**RECORDED INFORMATION**.
========
**src/rtl/register_file_scoreboard.sv**
```systemverilog
// Parametrised register file with a per-register pending scoreboard for decode stalls.
// Optional macro REGFILE_BYPASS_EN enables write-through forwarding on the read and busy outputs.
module register_file_scoreboard #(
  parameter int DataWidth    = 16,
  parameter int RegCount     = 8,
  parameter int AddrWidth    = $clog2(RegCount),
  parameter int FlagsAddress = RegCount - 1,
  parameter int ZeroReg      = 0
) (
  input  logic                          Clk,
  input  logic                          Reset,
  input  logic [AddrWidth-1:0]          AddrB,
  input  logic [AddrWidth-1:0]          AddrC,
  output logic [DataWidth-1:0]          OutDataB,
  output logic [DataWidth-1:0]          OutDataC,
  output logic [DataWidth-1:0]          OutFlags,
  input  logic                          WriteEnable,
  input  logic [AddrWidth-1:0]          AddrA,
  input  logic [DataWidth-1:0]          InDataA,
  input  logic                          UpdateFlags,
  input  logic [DataWidth-1:0]          InNewFlags,
  input  logic                          IssueValid,
  input  logic [AddrWidth-1:0]          IssueAddr,
  input  logic                          IssueFlags,
  output logic                          BusyB,
  output logic                          BusyC,
  output logic                          BusyFlags,
  output logic                          Stall,
  input  logic                          StallQualify,
  output logic [RegCount-1:0]           PendingMask,
  output logic [DataWidth*RegCount-1:0] DebugData
);

  localparam logic [AddrWidth-1:0] FLAGS_IDX = AddrWidth'(FlagsAddress);
  localparam bit ZERO_EN = (ZeroReg != 0);

  typedef logic [DataWidth-1:0] word_t;

  word_t               regs_q [RegCount];
  word_t               regs_d [RegCount];
  logic [RegCount-1:0] pending_q, pending_d;
  logic [RegCount-1:0] set_vec, clr_vec, pend_eff;

  // IssueValid and WriteEnable/UpdateFlags are single-cycle strobes with no
  // back-pressure: each is consumed on the edge where it is high, and decode
  // is expected to hold issue off itself while Stall is asserted.
  always_comb begin
    set_vec = '0;
    clr_vec = '0;
    for (int i = 0; i < RegCount; i++) begin
      set_vec[i] = IssueValid  & (IssueAddr == AddrWidth'(i));
      clr_vec[i] = WriteEnable & (AddrA     == AddrWidth'(i));
    end
    set_vec[FlagsAddress] = set_vec[FlagsAddress] | (IssueValid & IssueFlags);
    clr_vec[FlagsAddress] = clr_vec[FlagsAddress] | UpdateFlags;
    if (ZERO_EN) begin
      set_vec[0] = 1'b0;
      clr_vec[0] = 1'b0;
    end
  end

  // A fresh issue beats a writeback landing on the same edge.
  always_comb begin
    pending_d = set_vec | (pending_q & ~clr_vec);
  end

  always_comb begin
    regs_d = regs_q;
    if (WriteEnable && !(ZERO_EN && AddrA == '0)) begin
      regs_d[AddrA] = InDataA;
    end
    if (UpdateFlags) begin
      regs_d[FLAGS_IDX] = InNewFlags;
    end
    if (ZERO_EN) begin
      regs_d[0] = '0;
    end
  end

  always_ff @(posedge Clk) begin
    if (Reset) begin
      for (int i = 0; i < RegCount; i++) begin
        regs_q[i] <= '0;
      end
      pending_q <= '0;
    end else begin
      regs_q    <= regs_d;
      pending_q <= pending_d;
    end
  end

`ifdef REGFILE_BYPASS_EN
  function automatic word_t fwd_read(input logic [AddrWidth-1:0] addr);
    word_t v;
    v = regs_q[addr];
    if (!Reset && !(ZERO_EN && addr == '0)) begin
      if (UpdateFlags && addr == FLAGS_IDX) begin
        v = InNewFlags;
      end else if (WriteEnable && addr == AddrA) begin
        v = InDataA;
      end
    end
    return v;
  endfunction

  always_comb begin
    OutDataB = fwd_read(AddrB);
    OutDataC = fwd_read(AddrC);
    OutFlags = fwd_read(FLAGS_IDX);
    pend_eff = Reset ? pending_q : (pending_q & ~(clr_vec & ~set_vec));
  end
`else
  always_comb begin
    OutDataB = regs_q[AddrB];
    OutDataC = regs_q[AddrC];
    OutFlags = regs_q[FLAGS_IDX];
    pend_eff = pending_q;
  end
`endif

  always_comb begin
    BusyB       = pend_eff[AddrB];
    BusyC       = pend_eff[AddrC];
    BusyFlags   = pend_eff[FlagsAddress];
    Stall       = StallQualify & (BusyB | BusyC | BusyFlags);
    PendingMask = pending_q;
  end

  // DebugData always shows committed state, never forwarded values.
  always_comb begin
    DebugData = '0;
    for (int i = 0; i < RegCount; i++) begin
      DebugData[i*DataWidth +: DataWidth] = regs_q[i];
    end
  end

endmodule

```
**config.mk**
```make
export PLATFORM = sky130hd
export DESIGN_NAME = register_file_scoreboard
export DESIGN_NICKNAME = d
export VERILOG_FILES = /design/src/rtl/register_file_scoreboard.sv
export SDC_FILE = /design/constraint.sdc
export NUM_CORES = 1
export LEC_CHECK = 0
export ABC_CLOCK_PERIOD_IN_PS = 2200
export CAP_MARGIN = 10
export CORE_UTILIZATION = 42
export DETAILED_ROUTE_END_ITERATION = 10
export PLACE_DENSITY_LB_ADDON = 0.08
export SLEW_MARGIN = 20
export SYNTH_ARGS = -nofsm -noshare
export SYNTH_HDL_FRONTEND = slang
export SYNTH_SLANG_ARGS = --single-unit
```
**constraint.sdc**
```tcl
create_clock -name Clk -period 2.2 [get_ports Clk]
set_input_delay 0.44 -clock Clk [delete_from_list [all_inputs] [get_ports Clk]]
set_output_delay 0.44 -clock Clk [all_outputs]
set_load 0.05 [all_outputs]
```
==> qor.csv, run 1 <==
stage,metric,value,unit
status,status,"complete, but fails checks",
status,violations,setup timing,
routing,drt-initial-drc-count,543,
setup_path,worstPathMaxFanout,4,
yosys,yosysWarnings,0,
clocking,clk_latency,0.42,ns
yosys,synth_edf_count,0,
power,peakVddDrop,0.000547,V
routing,drc,0,
power,combPwrFrac,20.1,%
timing,hold_viol,0,
timing,finClkSkew,0,ns
power,p_per_area,657,mW/mm²
floorplanning,core,0.0166,mm²
power,seqPwrFrac,36.7,%
setup_path,reg2reg_depth,2,
floorplanning,start_util,43.2,%
min_path,hold_path_class,reg -> reg,
yosys,synth_top_cell_area_share,37.9,%
cells_and_area,fillers,1372,
global_routing,grt-ovfl-total,0,
yosys,synth_area,0.00719,mm²
timing,fin_ws,-0.253,ns
routing,wl_per_cell,22.1,µm
setup_path,crit_type,reg -> out,
yosys,synth_top_family_by_area,multiplexers,
placement,io_buffers,238,
floorplanning,die_w,133,µm
setup_path,required,1.76,ns
placement,post-dp-hpwl,18.9,mm
setup_path,cp-start-kind,flop,
setup_path,end_kind,output pin,
routing,vias,6929,
timing,worstMarginPinSlew,0.611,ns
yosys,ys_top_cells_by_area,"dfxtp_1 (38%), mux4_2 (21%), nand2_1 (12%)",
routing,viasPerCell,5.74,
floorplanning,die_h,133,µm
clocking,cts_tree,yes,
timing,period_needed,2.45,ns
floorplanning,die-area,0.0176,mm²
cells_and_area,insertedDiodeCount,0,
timing,finalSetupViolations,5,
clocking,htreeDepth,4,
power,p_sw_share,28.3,%
yosys,synth-compound-area-share,10.6,%
cells_and_area,drive_above_1_share,27.0,%
yosys,netlist_instances,762,
timing,slew_violations,0,
yosys,ys.flop_type,dfxtp_1,
power,clockPowerShare,43.2,%
yosys,synth_area_per_cell,9.43,µm²
power,internal_power,5130,µW
timing,rsz0062_at_grt,true,
global_routing,grt_start_max_net_pins,50,
yosys,synth.distinct_cells,29,
yosys,yosysSeqAreaShare,37.9,%
cells_and_area,post-route-util,65.4,%
global_routing,grt_pass1_vias,6793,
yosys,synthArstFlopShare,0,%
yosys,synthXorXnorAreaFrac,0,%
global_routing,grt_pass1_wl,40.0,mm
global_routing,grtUsageTotal,30.5,%
clocking,clkTransAtPathRegs,0.06,ns
yosys,yosys.area_share.simple,15.6,%
yosys,synthAdderAreaFrac,0,%
power,power.switching,2030,µW
job,cap_violations,0,
yosys,synth_mux_area_share,28.9,%
setup_path,cp_data_arrival_time,2.01,ns
clocking,cts_buffers,17,
clocking,holdBufCountCts,0,
power,power,7160,µW
timing,fmax,408,MHz
timing,max_slew_margin,59.1,%
yosys,synth_top_area_cell,dfxtp_1,
global_routing,antenna_found_initial,0,
clocking,cts.sinks,136,
yosys,syn-num-nets,813,
floorplanning,ios,239,
clocking,cts_buffer_depth,2,
clocking,clk_root_buffer_cell,clkbuf_16,
placement,routabilityCongestion,0.924,
routing,drtAntennaViolNets,0,
routing,routed_wl,26.7,mm
cells_and_area,fin_nets,1027,
timing,finalSetupTns,-0.319,ns
timing,final.period_utilization,111,%
power,leakagePower,0.00403,µW
floorplanning,row_count,47,
cells_and_area,syn_to_final_growth,51.5,%
min_path,min_path_cells,2,
yosys,synth-seq-cells,136,
routing,drt-pass1-iter-count,5,
==> power by group through the flow <==
stage	clock network (µW)	registers (µW)	logic [µW]
after global routing	3240	2630	1490
final	3090	2620	1440
after global placement	0	2670	1340
after CTS	3120	2620	1410
after detailed placement	0	2670	1350
after floorplan	0	2880	648
==> sequential cells by signal (all words and copies together), names as in the netlist <==
register / cells
DebugData: 112
PendingMask: 8
OutFlags: 16
==> worst max-delay path: stages (launching register included) <==
cell and delay [ns]:
dfxtp_2 0.34, mux4_2 0.46, mux2_4 0.30, o31a_4 0.34, buf_8 0.15
==> layer usage <==
layer | track usage (%) | vias to the layer above | wire length [µm]
li1 | - | 3100 | -
met3 | 6.93 | 75 | 2340
met5 | 0 | - | 0
met1 | 35.6 | 3369 | 9860
met4 | 14.0 | 0 | 944
met2 | 53.1 | 385 | 13600
==> final timing paths <==
| path | slack (ns) | startpoint | to |
|---|---|---|---|
| worst min-delay path | 0.47 | DebugData[53] | DebugData[53] |
| worst max-delay path | -0.25 | PendingMask[5] | Stall |
| worst max register to register | 1.36 | OutFlags[11] | OutFlags[11] |
| worst min register to register | 0.47 | DebugData[53] | DebugData[53] |
==> layout make-up <==
type | count | area (µm²) | area share, %
clock inverter | 12 | 200 | 1.84
multi-input combinational | 524 | 4050 | 37.2
timing repair buffer | 296 | 3160 | 29.0
clock buffer | 19 | 433 | 3.98
inverter | 1 | 3.75 | 0.0345
tap | 220 | 275 | 2.53
sequential | 136 | 2770 | 25.4
==> cells by family (layout without fill, tap and decap cells) <==
family | Yosys count | in the layout
flops | 136 | 136
mux | 118 | 118
buf+inv | 102 | 328
compound gates | 138 | 138
simple gates | 268 | 268
==> metrics by stage <==
step                      instance area (µm²)  setup slack (ns)  std cells  hold WS, ns
final                                   10900            -0.253       1208        0.473
after global routing                    10900            -0.288       1208        0.482
after CTS                               10700            -0.238       1205        0.470
after detailed placement                 9810            -0.329       1169        0.475
after global placement                   9810            -0.302       1169        0.466
after floorplan                          7220           -0.0551        762        0.597
==> cell usage after synthesis, drive strengths merged (4+ instances only) <==
master,n
buf,48
a32oi,4
mux2,34
mux2i,16
nor2,24
nand2,224
dfxtp,136
mux4,68
a21oi,113
clkbuf,53
a211oi,16
==> repair_timing <==
| item | CTS | global route |
|---|---|---|
| cloned | 4 | 0 |
| pin swaps | 1 | 1 |
| setup buffers | 1 | 6 |
| resized for setup | 59 | 55 |
| endpoints found under the setup margin | 35 | 29 |
==> placed cells by master (no fill, tap or decap), drive strengths merged, types with 2 or more instances in the layout <==
cell           Yosys  layout
nand2            224     224
clkdlybuf4s50      0     194
dfxtp            136     136
a21oi            113     113
buf               48      98
mux4              68      68
mux2              34      34
nor2              24      24
clkbuf            53      19
mux2i             16      16
a211oi            16      16
bufinv             0       5
a32oi              4       4
and4b              3       3
nand4b             3       3
nand4bb            3       3
nor2b              3       3
clkinvlp           0       3
a22oi              3       3
nor4bb             3       3
clkinv             0       3
dlygate4sd2        0       2
dlymetal6s2s       0       2
inv                1       2
No activity file was read; power rests on OpenSTA's default activity.
==> run 2: changes to the inputs <==
--- a/config.mk
+++ b/config.mk
@@ -10,6 +10,7 @@
 export CORE_UTILIZATION = 42
 export DETAILED_ROUTE_END_ITERATION = 10
 export PLACE_DENSITY_LB_ADDON = 0.08
+export REMOVE_ABC_BUFFERS = 1
 export SLEW_MARGIN = 20
 export SYNTH_ARGS = -nofsm -noshare
 export SYNTH_HDL_FRONTEND = slang
==> qor.csv, run 2 (synthesized netlist as in run 1, its figures left out) <==
stage,metric,value,unit,change
timing,fin_ws,-0.184,ns,+0.0688 ns
setup_path,reg2reg_depth,2,,unchanged
floorplanning,ios,239,,unchanged
routing,wl_per_cell,21.8,µm,-1.6%
placement,post-dp-hpwl,18.2,mm,-3.8%
timing,hold_viol,0,,unchanged
timing,max_slew_margin,58.1,%,-0.98 points
power,internal_power,5140,µW,+0.16%
power,power,7170,µW,+0.15%
job,cap_violations,0,,unchanged
timing,finalSetupTns,-0.424,ns,-0.105 ns
setup_path,crit_type,reg -> out,,
clocking,htreeDepth,4,,unchanged
routing,drc,0,,unchanged
timing,fmax,419,MHz,+2.9%
global_routing,grt-ovfl-total,0,,unchanged
routing,drtAntennaViolNets,0,,unchanged
placement,routabilityCongestion,0.864,,-6.6%
global_routing,grt_start_max_net_pins,137,,+170%
cells_and_area,drive_above_1_share,25.7,%,-1.3 points
timing,final.period_utilization,108,%,-3.1 points
setup_path,r2r_start,OutFlags[13],,
setup_path,cp_data_arrival_time,1.94,ns,-0.07 ns
power,power.switching,2030,µW,+0.13%
floorplanning,die_w,133,µm,unchanged
setup_path,required,1.76,ns,about the same
timing,slew_violations,0,,unchanged
clocking,clk_latency,0.43,ns,about the same
setup_path,ff2ff_setup_slack,1.33,ns,-0.03 ns
floorplanning,die-area,0.0176,mm²,unchanged
power,clockPowerShare,42.9,%,-0.3 points
clocking,clk_root_buffer_cell,clkbuf_16,,
floorplanning,core,0.0166,mm²,unchanged
timing,period_needed,2.38,ns,-0.0688 ns
cells_and_area,mostFrequentLayoutCells,"nand2_1 (224), clkdlybuf4s50_1 (196), dfxtp_1 (127)",,
power,peakVddDrop,0.000555,V,+1.5%
setup_path,r2r-end,OutFlags[13],,
cells_and_area,insertedDiodeCount,0,,unchanged
timing,finClkSkew,0,ns,unchanged
cells_and_area,final_common_cell,nand2_1,,
power,leakagePower,0.00410,µW,+1.8%
clocking,clkTransAtPathRegs,0.06,ns,about the same
setup_path,endpoint,Stall,,
power,p_per_area,646,mW/mm²,-1.7%
global_routing,grtUsageTotal,30.4,%,-0.095 points
cells_and_area,syn_to_final_growth,54.3,%,
timing,hold_ws,0.481,ns,+0.00760 ns
clocking,cts_tree,yes,,
clocking,cts_buffers,17,,unchanged
power,seqPwrFrac,36.5,%,-0.2 points
timing,rsz0062_at_grt,true,,
timing,finalSetupViolations,10,,+5
clocking,cts.sinks,136,,unchanged
setup_path,cp-start-kind,flop,,
routing,viasPerCell,5.79,,+0.95%
setup_path,critPathLaunch,PendingMask[3],,
power,p_sw_share,28.3,%,about the same
global_routing,grt_pass1_wl,40.3,mm,+0.84%
routing,routed_wl,26.6,mm,-0.58%
power,combPwrFrac,20.6,%,+0.5 points
setup_path,end_kind,output pin,,
global_routing,grt_pass1_vias,6951,,+2.3%
routing,vias,7070,,+2.0%
setup_path,worstPathMaxFanout,4,,unchanged
routing,drt-initial-drc-count,644,,+19%
cells_and_area,fillers,1281,,-6.6%
floorplanning,row_count,47,,unchanged
status,violations,setup timing,,
global_routing,antenna_found_initial,0,,unchanged
floorplanning,start_util,43.2,%,unchanged
cells_and_area,largest_register_ffs,112,,unchanged
routing,drt-pass1-iter-count,6,,+1
cells_and_area,fin_nets,1039,,+1.2%
min_path,hold_path_class,reg -> reg,,
timing,worstMarginPinSlew,0.628,ns,+0.0166 ns
status,status,"complete, but fails checks",,
floorplanning,die_h,133,µm,unchanged
clocking,cts_buffer_depth,2,,unchanged
placement,io_buffers,238,,unchanged
-- run 2: layer usage --
layer  global-route usage (%)  share of wire, %  up-vias
met5                        0                 0        -
met4                     10.8               2.2        0
met3                     7.05               8.4       45
met2                     49.9                49      402
met1                     39.2                41     3499
li1                         -                 -     3124
-- run 2: critical path, cell delays in order (launching register included) --
cell,delay [ns]
dfxtp_1,0.34
mux4_2,0.45
mux2_4,0.28
o31a_1,0.29
buf_6,0.16
-- run 2: power groups by stage --
stage / clock (µW) / combinational [µW] / sequential (µW)
floorplan: 0 / 388 / 2960
global placement: 0 / 1370 / 2660
detailed placement: 0 / 1380 / 2670
CTS: 3090 / 1490 / 2610
global route: 3200 / 1530 / 2630
finish: 3070 / 1480 / 2620
-- run 2: stage by stage --
step	util (%)	cells	area, µm²	setup WS (ns)
final	66.6	1221	11100	-0.184
after global routing	66.6	1221	11100	-0.253
after CTS	66.9	1225	11100	-0.186
after detailed placement	60.3	1180	10000	-0.330
after global placement	60.3	1180	10000	-0.290
after floorplan	-	661	6680	-0.431
-- run 2: cell type report --
type | count | area, µm² | area share [%]
clock inverters | 11 | 170 | 1.53
flip-flops and latches | 136 | 2740 | 24.7
repair buffers | 308 | 3340 | 30.1
well taps | 220 | 275 | 2.48
clock buffers | 21 | 470 | 4.24
inverters | 1 | 3.75 | 0.0339
multi-input cells | 524 | 4090 | 36.9
-- run 2: timing repair --
action                                  CTS  global route
endpoints found under the setup margin   35            35
gates resized for setup                  78            23
pin swaps                                 1             0
cloned                                    4             0
buffers inserted                          9             6
hold buffers                              0             0
-- run 2: worst min path at each step --
stage / end / start / cells past startpoint
finish: DebugData[106] / DebugData[106] / 2
global route: DebugData[105] / DebugData[105] / 2
CTS: DebugData[106] / DebugData[106] / 2
detailed placement: DebugData[106] / DebugData[106] / 2
global placement: DebugData[81] / DebugData[81] / 2
floorplan: DebugData[0] / Reset / 1
==> run 3: changes to the inputs <==
--- a/config.mk
+++ b/config.mk
@@ -9,7 +9,8 @@
 export CAP_MARGIN = 10
 export CORE_UTILIZATION = 42
 export DETAILED_ROUTE_END_ITERATION = 10
-export PLACE_DENSITY_LB_ADDON = 0.08
+export GPL_ROUTABILITY_DRIVEN = 0
+export PLACE_DENSITY = 0.77
 export REMOVE_ABC_BUFFERS = 1
 export SLEW_MARGIN = 20
 export SYNTH_ARGS = -nofsm -noshare
==> qor.csv, run 3 (synthesized netlist as in run 1, its figures left out) <==
stage,metric,value,unit,change
min_path,hold_path_class,reg -> reg,,
cells_and_area,drive_above_1_share,24.2,%,-1.5 points
clocking,htreeDepth,4,,unchanged
power,p_per_area,631,mW/mm²,-2.4%
timing,fmax,421,MHz,+0.28%
clocking,holdBufCountCts,0,,unchanged
setup_path,crit_type,reg -> out,,
placement,dp.cells,1171,,-0.76%
timing,worstMarginPinSlew,0.639,ns,+0.0110 ns
status,status,"complete, but fails checks",,
cells_and_area,final_common_cell,nand2_1,,
routing,viasPerCell,5.68,,-1.9%
floorplanning,row_count,47,,unchanged
setup_path,worstPathMaxFanout,4,,unchanged
power,power,6720,µW,-6.2%
clocking,cts_tree,yes,,
floorplanning,die_w,133,µm,unchanged
floorplanning,die-area,0.0176,mm²,unchanged
cells_and_area,mostFrequentLayoutCells,"nand2_1 (224), clkdlybuf4s50_1 (195), dfxtp_1 (129)",,
timing,final.period_utilization,108,%,-0.31 points
global_routing,antenna_found_initial,0,,unchanged
timing,rsz0062_at_grt,true,,
min_path,hold_path_startpoint,DebugData[17],,
status,violations,setup timing,,
job,cap_violations,0,,unchanged
placement,io_buffers,238,,unchanged
setup_path,path_cells,mux4_2 -> mux2_4 -> o31a_1 -> buf_6,,
setup_path,end_kind,output pin,,
routing,vias,6861,,-3.0%
cells_and_area,instances_no_fill,1208,,-1.1%
timing,max_slew_margin,57.4,%,-0.74 points
power,peakVddDrop,0.000534,V,-3.7%
clocking,clk_latency,0.41,ns,-0.02 ns
setup_path,required,1.76,ns,about the same
setup_path,slowest_stage,mux4_2,,
clocking,clk_root_buffer_cell,clkbuf_16,,
floorplanning,ios,239,,unchanged
timing,period_needed,2.38,ns,-0.00676 ns
timing,slew_violations,0,,unchanged
setup_path,r2r_start,OutFlags[1],,
routing,drc,0,,unchanged
routing,drt-initial-drc-count,578,,-10%
cells_and_area,fin_nets,1028,,-1.1%
cells_and_area,fillers,1327,,+3.6%
clocking,clkTransAtPathRegs,0.05,ns,about the same
routing,drtAntennaViolNets,0,,unchanged
placement,pre_cts_ws,-0.425,ns,-0.0950 ns
floorplanning,core,0.0166,mm²,unchanged
setup_path,critPathLaunch,PendingMask[7],,
global_routing,grt_start_max_net_pins,137,,unchanged
setup_path,cp-start-kind,flop,,
power,leakagePower,0.00392,µW,-4.3%
global_routing,grt_pass1_vias,6535,,-6.0%
routing,routed_wl,24.4,mm,-8.1%
floorplanning,start_util,43.2,%,unchanged
setup_path,max_stage_delay,0.46,ns,about the same
clocking,cts_buffer_depth,2,,unchanged
routing,wl_per_cell,20.2,µm,-7.1%
timing,hold_viol,0,,unchanged
timing,finalSetupViolations,3,,-7
timing,finClkSkew,0,ns,unchanged
cells_and_area,insertedDiodeCount,0,,unchanged
clocking,cts_buffers,17,,unchanged
timing,fin_ws,-0.177,ns,+0.00676 ns
global_routing,grt-ovfl-total,0,,unchanged
clocking,cts.sinks,136,,unchanged
cells_and_area,syn_to_final_growth,48.2,%,
placement,post-dp-hpwl,16.4,mm,-9.5%
setup_path,cp_data_arrival_time,1.94,ns,about the same
cells_and_area,largest_register_ffs,112,,unchanged
routing,drt-pass1-iter-count,5,,-1
global_routing,grt_pass1_wl,37.6,mm,-6.8%
global_routing,grtUsageTotal,27.9,%,-2.5 points
floorplanning,die_h,133,µm,unchanged
[run 3: cell types whose count changed in the layout (fill, tap and decap cells not counted), moves of 4 or more]
cell / previous run / this run
mux2_2: 11 / 32
mux2_4: 23 / 2
buf_4: 51 / 67
buf_6: 17 / 6
buf_8: 11 / 3
buf_12: 25 / 18
clkbuf_1: 1 / 5
[run 3: report_power, final]
part | leakage [µW] | total [µW] | internal (µW) | switching [µW]
sequential | 0.00111 | 2620 | 2540 | 80.1
combinational | 0.00254 | 1400 | 570 | 827
clock | 0.000277 | 2710 | 1720 | 984
[run 3: timing repair]
item	CTS	global route
pin swaps	1	1
gates cloned	4	0
endpoints found under the setup margin	35	22
gates resized for setup	34	12
buffers inserted	3	1
[run 3: cell type report]
cell class | instances | area [µm²] | area share [%]
clock buffer | 28 | 527 | 4.95
clock inverter | 2 | 35.0 | 0.329
inverter | 1 | 3.75 | 0.0352
multi-input combinational | 524 | 4010 | 37.7
sequential | 136 | 2730 | 25.7
tap | 220 | 275 | 2.58
timing repair buffer | 297 | 3070 | 28.8
[run 3: layer usage]
metal	track usage (%)	vias up	routed length [µm]	share of wire, %
met3	4.56	46	1890	7.7
li1	-	3105	-	-
met4	11.0	0	629	2.6
met1	35.9	3328	9780	40
met2	46.7	382	12100	50
met5	0	-	0	0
========
**WHAT THE EXERCISE ASKS**.
For the material above, reproduce exactly the lines from the line with "routing,vias,7070,,+2.0%" to the line with "-- run 2: layer", inclusive, and exclude all others.

**ANSWER BOX**.
routing,vias,7070,,+2.0%
setup_path,worstPathMaxFanout,4,,unchanged
routing,drt-initial-drc-count,644,,+19%
cells_and_area,fillers,1281,,-6.6%
floorplanning,row_count,47,,unchanged
status,violations,setup timing,,
global_routing,antenna_found_initial,0,,unchanged
floorplanning,start_util,43.2,%,unchanged
cells_and_area,largest_register_ffs,112,,unchanged
routing,drt-pass1-iter-count,6,,+1
cells_and_area,fin_nets,1039,,+1.2%
min_path,hold_path_class,reg -> reg,,
timing,worstMarginPinSlew,0.628,ns,+0.0166 ns
status,status,"complete, but fails checks",,
floorplanning,die_h,133,µm,unchanged
clocking,cts_buffer_depth,2,,unchanged
placement,io_buffers,238,,unchanged
-- run 2: layer usage --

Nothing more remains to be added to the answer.